Supplied data
[Start of Attachment]

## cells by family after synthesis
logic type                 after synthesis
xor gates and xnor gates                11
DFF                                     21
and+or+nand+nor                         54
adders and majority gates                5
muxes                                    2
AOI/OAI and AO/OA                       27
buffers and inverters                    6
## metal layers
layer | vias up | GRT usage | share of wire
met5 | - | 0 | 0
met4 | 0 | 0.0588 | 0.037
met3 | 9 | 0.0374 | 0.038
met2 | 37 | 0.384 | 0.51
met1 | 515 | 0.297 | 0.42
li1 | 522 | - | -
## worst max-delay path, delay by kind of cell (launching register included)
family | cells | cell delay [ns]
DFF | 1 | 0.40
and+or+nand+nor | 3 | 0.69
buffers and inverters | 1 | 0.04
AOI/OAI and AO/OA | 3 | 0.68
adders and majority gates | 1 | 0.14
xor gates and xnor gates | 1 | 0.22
--- src/rtl/instr_prefetch.sv ---
// Instruction prefetch stage: buffers fetched {pc, instr} pairs in a FIFO
// so fetch can run ahead of a stalled decode; flushes on jump/JTAG reset.
module instr_prefetch #(
  parameter int unsigned DEPTH = 4,
  parameter int unsigned ADDR_W = 32,
  parameter int unsigned DATA_W = 32,
  parameter logic [ADDR_W-1:0] RESET_PC = '0,
  parameter int unsigned PC_STEP = 4
) (
  input  logic clk_i,
  input  logic rst_ni,
  output logic bus_req_o,
  output logic [ADDR_W-1:0] bus_addr_o,
  input  logic bus_ready_i,
  input  logic [DATA_W-1:0] bus_data_i,
  input  logic jump_flag_i,
  input  logic [ADDR_W-1:0] jump_addr_i,
  input  logic jtag_reset_flag_i,
  input  logic halt_i,
  output logic valid_o,
  input  logic ready_i,
  output logic [DATA_W-1:0] instr_o,
  output logic [ADDR_W-1:0] pc_o,
  output logic [ADDR_W-1:0] pc_next_o,
  output logic [$clog2(DEPTH):0] level_o
);

  localparam int unsigned PW = $clog2(DEPTH);
  localparam int unsigned LW = PW + 1;

  logic [ADDR_W-1:0] fetch_pc;
  logic [PW-1:0] wr_ptr;
  logic [PW-1:0] rd_ptr;
  logic [LW-1:0] level;
  logic [ADDR_W-1:0] pc_mem [DEPTH];
  logic [DATA_W-1:0] instr_mem [DEPTH];
  logic full;
  logic push;
  logic pop;
  logic flush;

  assign full  = (level == LW'(DEPTH));
  assign flush = jtag_reset_flag_i | jump_flag_i;

  // Full blocks the request even when a pop frees a slot this cycle.
  assign bus_req_o = rst_ni & ~halt_i & ~flush & ~full;
  assign bus_addr_o = fetch_pc;

  assign push = bus_req_o & bus_ready_i;
  assign pop  = valid_o & ready_i;

  assign valid_o   = (level != '0);
  assign level_o   = level;
  assign instr_o   = valid_o ? instr_mem[rd_ptr] : '0;
  assign pc_o      = valid_o ? pc_mem[rd_ptr] : '0;
  assign pc_next_o = pc_o + ADDR_W'(PC_STEP);

  always_ff @(posedge clk_i) begin
    if (!rst_ni) begin
      fetch_pc <= RESET_PC;
      wr_ptr <= '0;
      rd_ptr <= '0;
      level <= '0;
    end else if (jtag_reset_flag_i) begin
      fetch_pc <= RESET_PC;
      wr_ptr <= '0;
      rd_ptr <= '0;
      level <= '0;
    end else if (jump_flag_i) begin
      fetch_pc <= {jump_addr_i[ADDR_W-1:2], 2'b00};
      wr_ptr <= '0;
      rd_ptr <= '0;
      level <= '0;
    end else begin
      if (push) begin
        fetch_pc <= fetch_pc + ADDR_W'(PC_STEP);
        wr_ptr <= wr_ptr + PW'(1);
      end
      if (pop) begin
        rd_ptr <= rd_ptr + PW'(1);
      end
      unique case ({push, pop})
        2'b10: level <= level + LW'(1);
        2'b01: level <= level - LW'(1);
        default: level <= level;
      endcase
    end
  end

  // Payload storage needs no reset; valid_o gates its visibility.
  always_ff @(posedge clk_i) begin
    if (push) begin
      pc_mem[wr_ptr] <= fetch_pc;
      instr_mem[wr_ptr] <= bus_data_i;
    end
  end

endmodule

[End of Attachment]

Instructions for the task
Using the entries above, quote each line verbatim from the first through the line that contains "adders and majority gates | 1 | 0.14".

Result of this exercise
## cells by family after synthesis
logic type                 after synthesis
xor gates and xnor gates                11
DFF                                     21
and+or+nand+nor                         54
adders and majority gates                5
muxes                                    2
AOI/OAI and AO/OA                       27
buffers and inverters                    6
## metal layers
layer | vias up | GRT usage | share of wire
met5 | - | 0 | 0
met4 | 0 | 0.0588 | 0.037
met3 | 9 | 0.0374 | 0.038
met2 | 37 | 0.384 | 0.51
met1 | 515 | 0.297 | 0.42
li1 | 522 | - | -
## worst max-delay path, delay by kind of cell (launching register included)
family | cells | cell delay [ns]
DFF | 1 | 0.40
and+or+nand+nor | 3 | 0.69
buffers and inverters | 1 | 0.04
AOI/OAI and AO/OA | 3 | 0.68
adders and majority gates | 1 | 0.14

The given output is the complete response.